15 Reception Depot was an administrative unit of the Personnel Service Corps of the South African Army.

==History==
===Origin===
15 Reception Depot (15 RCD) was activated on 10 September 1939 to muster South African volunteers signing up to take part in World War 2, it operated as the reception depot to service the then Witwatersrand Command. The depot drew its recruits mainly from Johannesburg and the immediate surrounds.

===UDF era and World War II===
The depot operated from the Milner Park Showgrounds and the Wanderers Grounds in Johannesburg. The unit was also responsible for the routing and demobilisation of returning South African Union Defence Force (UDF) soldiers until it was disbanded after the Second World War on 31 December 1945. .

===SADF era and the Bush War===
The unit was reactivated on 29 April 1964 owing to the threat of a United Nations action in respect of South West Africa, and in case such a situation required the mobilisation of South African Army Citizen Force units. When the threat subsided, the unit was retained to process the bi-annual national service intake of white South African conscripts drawn from the greater Witwatersrand area. The government policy of compulsory conscription preceding 1994 was exclusively for young ‘white’ South African men. Men of ‘black’ South African heritage at the time were recruited into the South African Army on a voluntary basis and joined ethnically differentiated Battalions directly as 'Permanent Force' members.

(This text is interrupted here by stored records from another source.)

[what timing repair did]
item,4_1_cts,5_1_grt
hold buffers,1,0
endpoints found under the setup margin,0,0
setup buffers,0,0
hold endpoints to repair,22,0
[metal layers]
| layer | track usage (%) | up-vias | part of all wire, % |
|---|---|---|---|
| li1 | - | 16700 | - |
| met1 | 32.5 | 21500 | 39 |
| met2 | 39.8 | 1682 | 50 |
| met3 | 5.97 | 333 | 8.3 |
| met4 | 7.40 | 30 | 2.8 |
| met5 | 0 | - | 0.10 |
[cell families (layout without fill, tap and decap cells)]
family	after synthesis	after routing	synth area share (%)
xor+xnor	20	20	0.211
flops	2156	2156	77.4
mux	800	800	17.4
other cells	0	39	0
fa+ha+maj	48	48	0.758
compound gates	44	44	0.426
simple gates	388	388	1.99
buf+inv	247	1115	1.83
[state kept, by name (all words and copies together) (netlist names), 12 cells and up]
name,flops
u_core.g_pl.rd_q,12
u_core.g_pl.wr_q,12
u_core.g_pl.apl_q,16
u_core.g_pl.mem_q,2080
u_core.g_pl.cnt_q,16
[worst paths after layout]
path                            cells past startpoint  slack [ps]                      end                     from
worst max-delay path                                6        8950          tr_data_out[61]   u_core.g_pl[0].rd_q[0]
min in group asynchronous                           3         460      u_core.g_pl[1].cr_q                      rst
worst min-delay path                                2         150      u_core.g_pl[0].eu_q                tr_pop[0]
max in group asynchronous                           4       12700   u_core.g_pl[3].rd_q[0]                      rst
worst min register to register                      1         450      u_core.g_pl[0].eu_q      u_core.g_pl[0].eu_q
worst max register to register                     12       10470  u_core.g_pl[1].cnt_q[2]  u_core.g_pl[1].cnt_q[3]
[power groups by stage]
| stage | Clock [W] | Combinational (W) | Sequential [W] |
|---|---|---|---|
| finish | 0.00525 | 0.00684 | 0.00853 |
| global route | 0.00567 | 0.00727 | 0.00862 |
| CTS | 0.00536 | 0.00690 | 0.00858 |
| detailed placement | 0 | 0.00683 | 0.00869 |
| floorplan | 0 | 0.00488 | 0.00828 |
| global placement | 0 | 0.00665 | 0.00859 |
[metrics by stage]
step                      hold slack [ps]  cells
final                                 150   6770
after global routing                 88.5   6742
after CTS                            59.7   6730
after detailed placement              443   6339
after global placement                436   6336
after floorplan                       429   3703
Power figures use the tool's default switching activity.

15 Reception Depot was one of a number of Reception Depots around South Africa which was tasked to the intake of national service conscripts into the South African Defence Force (SADF). Each Regional Command in the SADF structure had its own Reception Depot. Due to the population size of the Witwatersrand region and resultant intake size, 15 RCD spearheaded the drafting process.

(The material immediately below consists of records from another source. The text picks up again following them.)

`src/rtl/aimc_lib.sv`:
```
// Shared constants for the broadcast response collector.
package aimc_lib;

  localparam int unsigned RP_SHIFT_SIZE     = 8;
  localparam int unsigned RP_SHIFT_NUM      = 4;
  localparam int unsigned BCAST_PIPE_LENGTH = 2;
  localparam int unsigned CH_NUM            = 4;

endpackage : aimc_lib

```
`src/rtl/resp_ptr_skip_first_zero_enc.sv`:
```
// Lowest-zero finder over a segment, ignoring bits below a start index.
module first_zero_enc
  import aimc_lib::*;
#(
  parameter int unsigned SIZE  = RP_SHIFT_SIZE,
  parameter int unsigned PTR_W = $clog2(SIZE)
) (
  input  logic [SIZE-1:0]  arr,
  input  logic [PTR_W-1:0] start,
  output logic             found_c,
  output logic [PTR_W-1:0] idx_c
);

  logic [SIZE-1:0] cand;

  // A slot is a candidate when it is free and at or above the start index.
  always_comb begin
    cand = '0;
    for (int i = 0; i < int'(SIZE); i++) begin
      cand[i] = !arr[i] && (PTR_W'(i) >= start);
    end
  end

  // Scan downwards so the lowest candidate is the last one written.
  always_comb begin
    found_c = 1'b0;
    idx_c   = '0;
    for (int i = int'(SIZE) - 1; i >= 0; i--) begin
      if (cand[i]) begin
        found_c = 1'b1;
        idx_c   = PTR_W'(i);
      end
    end
  end

endmodule : first_zero_enc

```
`src/rtl/resp_ptr_skip.sv`:
```
// Per-segment push-pointer skipper: first free slot at or after resp_push_cnt.
// Define RESP_PTR_SKIP_OREG_EN to register the outputs (1-cycle latency).
module resp_ptr_skip
  import aimc_lib::*;
#(
  parameter int unsigned SIZE  = RP_SHIFT_SIZE,
  parameter int unsigned PTR_W = $clog2(SIZE)
) (
  input  logic             clk,
  input  logic             rst,
  input  logic [SIZE-1:0]  resp_array,
  input  logic [PTR_W-1:0] resp_push_cnt,
  output logic [PTR_W-1:0] resp_push_ptr,
  output logic             carry_out
);

  logic             found;
  logic [PTR_W-1:0] idx;
  logic [PTR_W-1:0] ptr_d;
  logic             carry_d;

  first_zero_enc #(
    .SIZE  (SIZE),
    .PTR_W (PTR_W)
  ) u_enc (
    .arr     (resp_array),
    .start   (resp_push_cnt),
    .found_c (found),
    .idx_c   (idx)
  );

  // Pointer reads 0 whenever the segment is exhausted.
  always_comb begin
    ptr_d   = '0;
    carry_d = !found;
    if (found) begin
      ptr_d = idx;
    end
  end

`ifdef RESP_PTR_SKIP_OREG_EN
  logic [PTR_W-1:0] ptr_q;
  logic             carry_q;

  always_ff @(posedge clk) begin
    if (rst) begin
      ptr_q   <= '0;
      carry_q <= 1'b0;
    end else begin
      ptr_q   <= ptr_d;
      carry_q <= carry_d;
    end
  end

  assign resp_push_ptr = ptr_q;
  assign carry_out     = carry_q;
`else
  // Zero-latency path for the parent's single-cycle push loop; clk/rst idle.
  logic unused_ok;
  assign unused_ok = &{1'b0, clk, rst};

  assign resp_push_ptr = ptr_d;
  assign carry_out     = carry_d;
`endif

endmodule : resp_ptr_skip

```
`config.mk`:
```
export PLATFORM = sky130hd
export DESIGN_NAME = resp_ptr_skip
export DESIGN_NICKNAME = d
export VERILOG_FILES = /design/src/rtl/aimc_lib.sv /design/src/rtl/resp_ptr_skip_first_zero_enc.sv /design/src/rtl/resp_ptr_skip.sv
export SDC_FILE = /design/constraint.sdc
export NUM_CORES = 1
export LEC_CHECK = 0
export BUFFER_PORTS_ARGS = -buffer_cell sky130_fd_sc_hd__buf_2
export CORE_AREA = 2 2 39 41
export DETAILED_ROUTE_END_ITERATION = 6
export DIE_AREA = 0 0 41 43
export PLACE_DENSITY_LB_ADDON = 0.08
export SYNTH_ARGS = -nofsm -noshare
export SYNTH_HDL_FRONTEND = slang
export SYNTH_HIERARCHICAL = 1
export SYNTH_SLANG_ARGS = --single-unit
```
`constraint.sdc`:
```
create_clock -name vclk -period 1.05
set_clock_uncertainty 0.15 [all_clocks]
set_input_delay 0.0525 -clock vclk [all_inputs]
set_output_delay 0.0525 -clock vclk [all_outputs]
set_load 0.02 [all_outputs]
```
**After elaboration in Yosys (flattened, before gate mapping)**

Index checks and enable logic that the tools add are counted.

- Reduce and logical (&&, ||, !) cells: 17
- Muxes and demuxes: 17
- $lt $le $gt $ge: 8

Operator list:

| operator | count |
|---|---|
| 3-bit 2-to-1 mux | 9 |
| 3-bit >= comparator, first input constant | 4 |
| 1-bit zero test | 9 |
| 1-bit logical AND | 8 |
| 1-bit 2-to-1 mux | 8 |
| 1-bit by 3-bit >= comparator with 1-bit output, first input constant | 2 |
| 2-bit by 3-bit >= comparator with 1-bit output, first input constant | 2 |

- Register bits after elaboration: 0
- Word-level logic and storage cells: 42
- Input bits: 13
- Output and inout bits: 4

**Depth between registers and ports, before layout**

- Depth after elaboration: 11
- Depth in mapped cells: 6
- Gate-level depth less buffers: 5

**Modules after synthesis**

Netlist, hierarchy kept.

By module, submodules not included:

| module | sequential area each (um2) | cells each | area each (um2) | instances |
|---|---|---|---|---|
| first_zero_enc | 0.0 | 29 | 205.2 | 1 |
| resp_ptr_skip | 0.0 | 4 | 22.5 | 1 |

**Worst setup path after synthesis**

OpenSTA, ideal clock, no wires.

- Path kind: input -> output
- Start point: input port resp_push_cnt[0]
- End point: output port resp_push_ptr[2]
- Setup slack: -0.080 ns
- Stages: 6
- Arrival time: 0.928 ns
- Data required time: 0.847 ns
- Buffers on the path: 1
- Cell sequence: buf_6 > a21o_1 > a22o_1 > nor2b_4 > nor3_2 > and2_1

- Cells in the longest elaborated chain, start to end: 11
- Elaborated cells on any way between the ends: 33
- Classes of those cells: 8 x order compare; 17 x mux; 8 x reduce/logical

Ends and longest elaborated chain:

| element | RTL line | source |
|---|---|---|
| start, declared | resp_ptr_skip.sv:12 | `input logic [PTR_W-1:0] resp_push_cnt,` |
| 3-bit >= comparator | resp_ptr_skip_first_zero_enc.sv:20 | `cand[i] = !arr[i] && (PTR_W'(i) >= start);` |
| 1-bit logical AND | resp_ptr_skip_first_zero_enc.sv:20 |  |
| 3-bit 2-to-1 mux (7 in a row) | resp_ptr_skip_first_zero_enc.sv:29 | `if (cand[i]) begin` |
| 3-bit 2-to-1 mux (*) | resp_ptr_skip_first_zero_enc.sv:29 |  |
| net idx[2] | resp_ptr_skip.sv:18 | `logic [PTR_W-1:0] idx;` |
| 3-bit 2-to-1 mux (*) | resp_ptr_skip.sv:36 | `if (found) begin` |
| end, declared | resp_ptr_skip.sv:13 | `output logic [PTR_W-1:0] resp_push_ptr,` |

Mark *: on every way through the listed nets, which the timed path passes. The rest lies on a longest branch.

**Final worst setup path**

- Start point: input port resp_array[5]
- End point: output port resp_push_ptr[2]

- Cells in the longest elaborated chain, start to end: 9
- Elaborated cells on any way between the ends: 15
- Classes of those cells: 13 x mux; 2 x reduce/logical

Ends and longest elaborated chain:

| element | RTL line | source |
|---|---|---|
| start, declared | resp_ptr_skip.sv:11 | `input logic [SIZE-1:0] resp_array,` |
| 1-bit zero test | resp_ptr_skip_first_zero_enc.sv:20 |  |
| 1-bit logical AND | resp_ptr_skip_first_zero_enc.sv:20 |  |
| 3-bit 2-to-1 mux (6 in a row) | resp_ptr_skip_first_zero_enc.sv:29 |  |
| net idx[2] | resp_ptr_skip.sv:18 |  |
| 3-bit 2-to-1 mux | resp_ptr_skip.sv:36 |  |

The timed path passes the listed nets, and every way through them passes these cells.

The reception depot units fell under the Personnel Services Corps (PSC) of the SADF. To mobilise these 'white' South African conscripted troops, duties and tasks performed by 15 RCD involved:

- the registering of young white males at high schools
- the issuing of call-up papers
- confirmation of the recruits arrival
- logistics surrounding mustering locations
- public relations and media relations
- intelligence gathering as to anti-conscription protests and threats
- the transport of these recruits to various allotted training units
- security operations surrounding the mustering stations and convoys of recruits in transit to their respective training bases

15 Reception Depot HQ was stationed at the Witwatersrand Command's Drill Hall in downtown Johannesburg until the Drill Hall was bombed on 30 July 1987 by a lone Umkhonto we Sizwe insurgent, Hein Grosskopf. The explosion injured 26 people (a mix of both military personnel and by-standing civilians) with no deaths, the building was however deemed unsafe and 15 Reception Depot's HQ moved into a high rise building adjacent to the Drill Hall.

15 Reception Depot initially conducted the bi-annual intake of national servicemen from Sturrock Park railway station in Johannesburg and escorted these recruits to their respective army training units by train, this intake of conscripts was later moved to the Nasrec Expo centre show grounds and the majority of national servicemen recruits were convoyed to their training units in busses.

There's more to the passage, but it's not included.